Provenance metadata should also be captured unless the intended
outcome is an entirely anonymous network.   Such a push+pull approach
is being implemented for the fishnet network, and results thus far
have been satisfying.

regards,
  Dave V.

On Wed, Apr 30, 2008 at 7:38 AM, Markus Döring <mdoering@gbif.org> wrote:
...
Interesting.
indeed a stable identifier is vital for many things. So is date last
modified for incremental harvesting (using whatever protocol as roger
explained).
And that is why I want to continue some of WASABIs ideas of having a data
cache on the *provider* side. The provider software fills this cache from
the live db anytime the provider wants to publish his data and the date last
modified gets calculated per record. Also GUIDs can be assigned in this
process based on stable local IDs. And from this cache different protocols
incl TAPIRlite & OAI-PMH can easily be served. At GBIF we would even like to
go further and create "local index files" (our current working title for
this) for very efficient harvesting which can be downloaded as a static
compressed single file - much like Google uses sitemaps for indexing. I am
currently preparing a document on this with Tim Robertson and we are happy
to hear your thoughts on this in a few weeks.
Markus
On 30 Apr, 2008, at 15:55, Roger Hyam (TDWG) wrote:
Hi Renato and all,
The issue of harvesting isn't really a protocol one. In order to be able to
have an efficient harvesting strategy (i.e do incremental harvests) data
suppliers need:
uniquely identify objects (records or items or whatever)
keep track of when they change these items
My understanding is that GBIF (and I guess other indexers) have to
completely re-index the majority of data sources because these two things
are not implemented consistently or at all by many of the suppliers. GBIF
are now running out of resources and can't keep re-indexing every record
every time. This is especially ironic as most of the records are from
archives where the data rarely changes. It also means that data from the
GBIF cache isn't comparable over time. If a data set is dropped and replaced
by a new version with subtly different data points the consumer can't know
if the different data points are additions or corrections to the old data
points.
The TAPIR protocol does not require records to have ids and modifications
dates. There is no reason for it to do so. The protocol may even be useful
in applications where one positively does not want to enforce this.

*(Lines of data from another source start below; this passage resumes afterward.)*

==> config.mk <==
export PLATFORM = sky130hd
export DESIGN_NAME = dsm_lowpass
export DESIGN_NICKNAME = d
export VERILOG_FILES = /design/src/rtl/dsm_pkg.sv /design/src/rtl/dsm_integrator.sv /design/src/rtl/dsm_quantizer.sv /design/src/rtl/dsm_lowpass.sv
export SDC_FILE = /design/constraint.sdc
export NUM_CORES = 1
export LEC_CHECK = 0
export BUFFER_PORTS_ARGS = -buffer_cell sky130_fd_sc_hd__buf_2
export CELL_PAD_IN_SITES_DETAIL_PLACEMENT = 0
export CELL_PAD_IN_SITES_GLOBAL_PLACEMENT = 1
export CORE_MARGIN = 2
export CORE_UTILIZATION = 52
export DETAILED_ROUTE_END_ITERATION = 7
export GPL_TIMING_DRIVEN = 0
export PLACE_DENSITY_LB_ADDON = 0.05
export SYNTH_ARGS = -nofsm -noshare
export SYNTH_HDL_FRONTEND = slang
export SYNTH_SLANG_ARGS = --single-unit
==> constraint.sdc <==
create_clock -name clk -period 5.88 [get_ports clk]
set_clock_uncertainty 0.1 [all_clocks]
set_input_delay 0.588 -clock clk [delete_from_list [all_inputs] [get_ports clk]]
set_output_delay 0.588 -clock clk [all_outputs]
set_load 0.02 [all_outputs]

If data providers who do implement TAPIR do supply ids and modification
dates in a uniform way then it would be possible to incrementally harvest
from them. It might even be possible to layer the OAI-PMH protocol over the
top of TAPIR to make it more generic - as Kevin's work shows.
If TAPIR data sources don't supply ids and modification dates or they don't
supply them in a "standard" way then efficient incremental harvesting is
near enough impossible. One would have to do an inventory call where all the
records began with "A"  then with "B" etc.

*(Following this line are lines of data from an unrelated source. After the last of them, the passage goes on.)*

==> src/rtl/pg_walk_unit.sv <==
module pg_walk_unit
   import pg_walk_pkg::*;
#(
   parameter int PA_W = 32,
   parameter int LA_W = 32
) (
   input  logic             clk,
   input  logic             rst_n,
   input  logic             start,
   input  logic [LA_W-1:0]  lin_addr,
   input  logic [PA_W-1:0]  dir_base,
   input  logic [1:0]       acc_type,
   input  logic             user_mode,
   input  logic             xd_en,
   input  logic             glb_en,
   output logic             mem_req,
   output logic             mem_we,
   output logic [PA_W-1:0]  mem_addr,
   output logic [63:0]      mem_wdata,
   input  logic [63:0]      mem_rdata,
   input  logic             mem_ack,
   output logic             done,
   output logic             busy,
   output logic [1:0]       fault,
   output logic [PA_W-1:0]  phys_addr,
   output logic             global_pg
);

   localparam int IDX_W = 9;
   localparam int ENT_B = 3;
   localparam int PG_B  = 12;
   localparam int BIG_B = PG_B + IDX_W;
   localparam int TOP_B = BIG_B + IDX_W;

   initial begin
      if (PA_W < 32 || PA_W > 52)
         $error("pg_walk_unit: PA_W must be within 32..52");
      if (LA_W < TOP_B)
         $error("pg_walk_unit: LA_W too small for two index fields");
   end

   typedef enum logic [2:0] {
      ST_IDLE, ST_RD_DIR, ST_RD_TBL, ST_WB_DIR, ST_WB_TBL, ST_DONE
   } st_e;

   st_e              state;
   logic [TOP_B-1:0] lin_q;
   acc_e             acc_q;
   logic             user_q, xd_q, glb_q, large_q;
   logic [63:0]      dir_q, tbl_q;
   logic [PA_W-1:0]  dir_addr_q, tbl_addr_q, pa_q;
   flt_e             fault_q;
   logic             gflag_q;

   logic [63:0]      dir_view, tbl_view;
   ent_info_t        di, ti;
   logic             is_wr, is_fx, dir_bad, tbl_bad;
   logic [63:0]      dir_wdata, tbl_wdata;
   logic             dir_need, tbl_need;
   logic [PA_W-1:0]  tbl_addr_nx, pa_small, pa_big;
   logic             unused_in;

   assign unused_in = ^{dir_base[PG_B-1:0], lin_addr[LA_W-1:TOP_B]};

   assign dir_view = (state == ST_RD_DIR) ? mem_rdata : dir_q;
   assign tbl_view = (state == ST_RD_TBL) ? mem_rdata : tbl_q;

   pw_entry_chk #(.PA_W(PA_W), .IS_TBL(1'b0)) u_dir_chk (
      .ent(dir_view), .xd_en(xd_q), .info(di));

   pw_entry_chk #(.PA_W(PA_W), .IS_TBL(1'b1)) u_tbl_chk (
      .ent(tbl_view), .xd_en(xd_q), .info(ti));

   assign is_wr = (acc_q == ACC_WRITE);
   assign is_fx = (acc_q == ACC_FETCH);

   assign dir_bad = (is_wr & ~di.wr_ok) | (user_q & ~di.usr_ok) | (is_fx & di.xd_blk);
   assign tbl_bad = (is_wr & ~ti.wr_ok) | (user_q & ~ti.usr_ok) | (is_fx & ti.xd_blk);

   pw_wb_calc u_dir_wb (
      .ent(dir_view), .set_dirty(di.big & is_wr), .wdata(dir_wdata), .need(dir_need));

   pw_wb_calc u_tbl_wb (
      .ent(tbl_view), .set_dirty(is_wr), .wdata(tbl_wdata), .need(tbl_need));

   assign tbl_addr_nx = {dir_view[PA_W-1:PG_B], lin_q[BIG_B-1:PG_B], {ENT_B{1'b0}}};
   assign pa_small    = {tbl_view[PA_W-1:PG_B], lin_q[PG_B-1:0]};
   assign pa_big      = {dir_view[PA_W-1:BIG_B], lin_q[BIG_B-1:0]};

   always_ff @(posedge clk or negedge rst_n) begin
      if (!rst_n) begin
         state      <= ST_IDLE;
         lin_q      <= '0;
         acc_q      <= ACC_READ;
         user_q     <= 1'b0;
         xd_q       <= 1'b0;
         glb_q      <= 1'b0;
         large_q    <= 1'b0;
         dir_q      <= '0;
         tbl_q      <= '0;
         dir_addr_q <= '0;
         tbl_addr_q <= '0;
         pa_q       <= '0;
         fault_q    <= FLT_NONE;
         gflag_q    <= 1'b0;
      end else begin
         case (state)
            ST_IDLE: begin
               if (start) begin
                  lin_q      <= lin_addr[TOP_B-1:0];
                  acc_q      <= acc_e'(acc_type);
                  user_q     <= user_mode;
                  xd_q       <= xd_en;
                  glb_q      <= glb_en;
                  dir_addr_q <= {dir_base[PA_W-1:PG_B], lin_addr[TOP_B-1:BIG_B],
                                 {ENT_B{1'b0}}};
                  fault_q    <= FLT_NONE;
                  pa_q       <= '0;
                  gflag_q    <= 1'b0;
                  state      <= ST_RD_DIR;
               end
            end
            ST_RD_DIR: begin
               if (mem_ack) begin
                  dir_q      <= mem_rdata;
                  tbl_addr_q <= tbl_addr_nx;
                  large_q    <= di.big;
                  if (!di.present) begin
                     fault_q <= FLT_ABSENT;
                     state   <= ST_DONE;
                  end else if (di.rsv_err) begin
                     fault_q <= FLT_RSVD;
                     state   <= ST_DONE;
                  end else if (di.big) begin
                     if (dir_bad) begin
                        fault_q <= FLT_PROT;
                        state   <= ST_DONE;
                     end else begin
                        pa_q    <= pa_big;
                        gflag_q <= di.glb & glb_q;
                        state   <= dir_need ? ST_WB_DIR : ST_DONE;
                     end
                  end else begin
                     state <= ST_RD_TBL;
                  end
               end
            end
            ST_RD_TBL: begin
               if (mem_ack) begin
                  tbl_q <= mem_rdata;
                  if (!ti.present) begin
                     fault_q <= FLT_ABSENT;
                     state   <= ST_DONE;
                  end else if (ti.rsv_err) begin
                     fault_q <= FLT_RSVD;
                     state   <= ST_DONE;
                  end else if (dir_bad || tbl_bad) begin
                     fault_q <= FLT_PROT;
                     state   <= ST_DONE;
                  end else begin
                     pa_q    <= pa_small;
                     gflag_q <= ti.glb & glb_q;
                     if (dir_need)
                        state <= ST_WB_DIR;
                     else if (tbl_need)
                        state <= ST_WB_TBL;
                     else
                        state <= ST_DONE;
                  end
               end
            end
            ST_WB_DIR: begin
               if (mem_ack)
                  state <= (!large_q && tbl_need) ? ST_WB_TBL : ST_DONE;
            end
            ST_WB_TBL: begin
               if (mem_ack)
                  state <= ST_DONE;
            end
            ST_DONE:  state <= ST_IDLE;
            default:  state <= ST_IDLE;
         endcase
      end
   end

   assign mem_req   = (state == ST_RD_DIR) || (state == ST_RD_TBL) ||
                      (state == ST_WB_DIR) || (state == ST_WB_TBL);
   assign mem_we    = (state == ST_WB_DIR) || (state == ST_WB_TBL);
   assign mem_addr  = ((state == ST_RD_TBL) || (state == ST_WB_TBL)) ? tbl_addr_q : dir_addr_q;
   assign mem_wdata = (state == ST_WB_TBL) ? tbl_wdata : dir_wdata;
   assign done      = (state == ST_DONE);
   assign busy      = (state != ST_IDLE);
   assign fault     = fault_q;
   assign phys_addr = pa_q;
   assign global_pg = gflag_q;

endmodule

==> config.mk <==
export PLATFORM = sky130hd
export DESIGN_NAME = pg_walk_unit
export DESIGN_NICKNAME = d
export VERILOG_FILES = /design/src/rtl/pg_walk_pkg.sv /design/src/rtl/pw_entry_chk.sv /design/src/rtl/pw_wb_calc.sv /design/src/rtl/pg_walk_unit.sv
export SDC_FILE = /design/constraint.sdc
export NUM_CORES = 1
export LEC_CHECK = 0
export ABC_CLOCK_PERIOD_IN_PS = 3450
export BUFFER_PORTS_ARGS = -buffer_cell sky130_fd_sc_hd__buf_2
export CAP_MARGIN = 20
export CORE_AREA = 2 2 155 157
export DETAILED_ROUTE_END_ITERATION = 12
export DIE_AREA = 0 0 157 159
export PLACE_DENSITY = 0.78
export SETUP_SLACK_MARGIN = 0.02
export SYNTH_ARGS = -nofsm -noshare
export SYNTH_HDL_FRONTEND = slang
export SYNTH_SLANG_ARGS = --single-unit
export TNS_END_PERCENT = 100
==> constraint.sdc <==
create_clock -name clk -period 3.45 [get_ports clk]
set_clock_uncertainty 0.05 [all_clocks]
set_input_delay 0.5175 -clock clk [delete_from_list [all_inputs] [get_ports clk]]
set_output_delay 0.5175 -clock clk [all_outputs]
set_load 0.02 [all_outputs]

OAI-PMH mandates the notions of ids (indeed GUIDs) and modification dates
but obviously doesn't have a notion of search/query at all.
My belief/opinion is that the primary purpose of many people exposing data
is to get it indexed (harvested) by GBIF.  "Just" supplying data through
TAPIR for this purpose does not make GBIFs job easy or scalable. Providers
should also supply GUIDs and modification dates. If they supply the GUIDs
and modification dates the protocol is not so important - RSS or Atom
anyone?
I would go so far as saying that if data providers can't supply these two
pieces of information they shouldn't expose their data as they are just
polluting the global data pool - but that would probably be me saying way
too much just to be provocative!
Hope my ranting is informative,
All the best,
Roger
-------------------------------------------------------------
Roger Hyam
Roger@BiodiversityCollectionsIndex.org
http://www.BiodiversityCollectionsIndex.org
-------------------------------------------------------------
Royal Botanic Garden Edinburgh
20A Inverleith Row, Edinburgh, EH3 5LR, UK
Tel: +44 131 552 7171 ext 3015
Fax: +44 131 248 2901
http://www.rbge.org.uk/
-------------------------------------------------------------
On 30 Apr 2008, at 13:58, Renato De Giovanni wrote:
Hi Stan,
Just a few comments about TAPIR and OAI-PMH.

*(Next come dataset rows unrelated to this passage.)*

`config.mk`:
```
export PLATFORM = sky130hd
export DESIGN_NAME = wdog_rstreq_gen
export DESIGN_NICKNAME = d
export VERILOG_FILES = /design/src/rtl/wdog_rstreq_pkg.sv /design/src/rtl/wdog_rstreq_tickcnt.sv /design/src/rtl/wdog_rstreq_chan.sv /design/src/rtl/wdog_rstreq_drive.sv /design/src/rtl/wdog_rstreq_gen.sv
export SDC_FILE = /design/constraint.sdc
export NUM_CORES = 1
export LEC_CHECK = 0
export BUFFER_PORTS_ARGS = -buffer_cell sky130_fd_sc_hd__clkbuf_2
export CAP_MARGIN = 20
export CORE_MARGIN = 2
export CORE_UTILIZATION = 45
export DETAILED_ROUTE_END_ITERATION = 8
export MAX_ROUTING_LAYER = met4
export PLACE_DENSITY = 0.71
export SYNTH_ARGS = -nofsm -noshare
export SYNTH_HDL_FRONTEND = slang
export SYNTH_HIERARCHICAL = 1
export SYNTH_SLANG_ARGS = --single-unit
```
`constraint.sdc`:
```
create_clock -name clk -period 3.2 [get_ports clk]
set_input_delay 0.32 -clock clk [delete_from_list [all_inputs] [get_ports clk]]
set_output_delay 0.32 -clock clk [all_outputs]
set_load 0.03 [all_outputs]
```
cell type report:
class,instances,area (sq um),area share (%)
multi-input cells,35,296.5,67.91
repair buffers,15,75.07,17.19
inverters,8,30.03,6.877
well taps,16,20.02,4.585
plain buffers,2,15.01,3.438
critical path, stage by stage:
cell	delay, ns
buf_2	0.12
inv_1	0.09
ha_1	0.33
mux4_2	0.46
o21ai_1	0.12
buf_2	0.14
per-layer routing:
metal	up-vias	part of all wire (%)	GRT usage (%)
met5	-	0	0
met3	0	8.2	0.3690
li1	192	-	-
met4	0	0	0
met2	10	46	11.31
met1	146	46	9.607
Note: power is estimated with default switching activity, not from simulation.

I'm not sure if there's any core functionality offered by OAI-PMH that
cannot be easily replicated with TAPIR. The main ingredients would be:
* A short list of concepts, basically record identifier, record timestamp,
set membership and deletion flag. These would be the main concepts
associated with request parameters and filters.
* An extra list of concepts (or perhaps only one wrapper concept for XML
content) that would be used to return the complete record representation
in responses.
On the other hand, there are many functionalities in TAPIR that cannot be
replicated in OAI-PMH since TAPIR is a generic search protocol. In some
situations, and depending on how data providers are implemented, this can
make TAPIR more efficient even in data harvesting scenarios. In OAI-PMH it
may be necessary to send multiple requests to retrieve all data from a
single record (in case there there are multiple metadata prefixes
associated with the record). Also note that GBIF is using a name range
query template for harvesting TAPIR providers - this approach has been
created after years of experience and seems to give the best performance
for them. I'm not sure if GBIF could use a similar strategy for an OAI-PMH
provider, i.e., retrieving approximately the same number of records in
sequential requests using a custom filter that potentially forces the
local database to use an index. In TAPIR this can be done with an
inventory request (with "count" activated) and subsequent searches using a
parameterized range filter guaranteed to return a certain number of
records.
I realize there may be other reasons to expose data using OAI-PMH (more
available tools or compatibility with other networks). In this case, I
should point to this interesting work where in the end Kevin Richards
implemented an OAI-PMH service on top of TAPIR using less than 50 lines of
code:
http://wiki.tdwg.org/twiki/bin/view/TAPIR/TapirOAIPMH
Best Regards,
--
Renato
Phil,
TAPIR was intended to be a unification of DiGIR and BioCASE. There are a
few
implementations of providers but fewer instances of portals built on
TAPIR.
Networks built on DiGIR may eventually switch to TAPIR, but that remains
to
be seen.  DiGIR and BioCASE were designed for distributed queries, not
really
harvesting.  I understand harvesting can be done more simply and
efficiently
by other approaches, such as OAI-PMH.  If the sensibilities of data
providers
evolves to accept and allow harvesting (which seems likely), we may see
"networks" built on that architecture, instead of distributed queries.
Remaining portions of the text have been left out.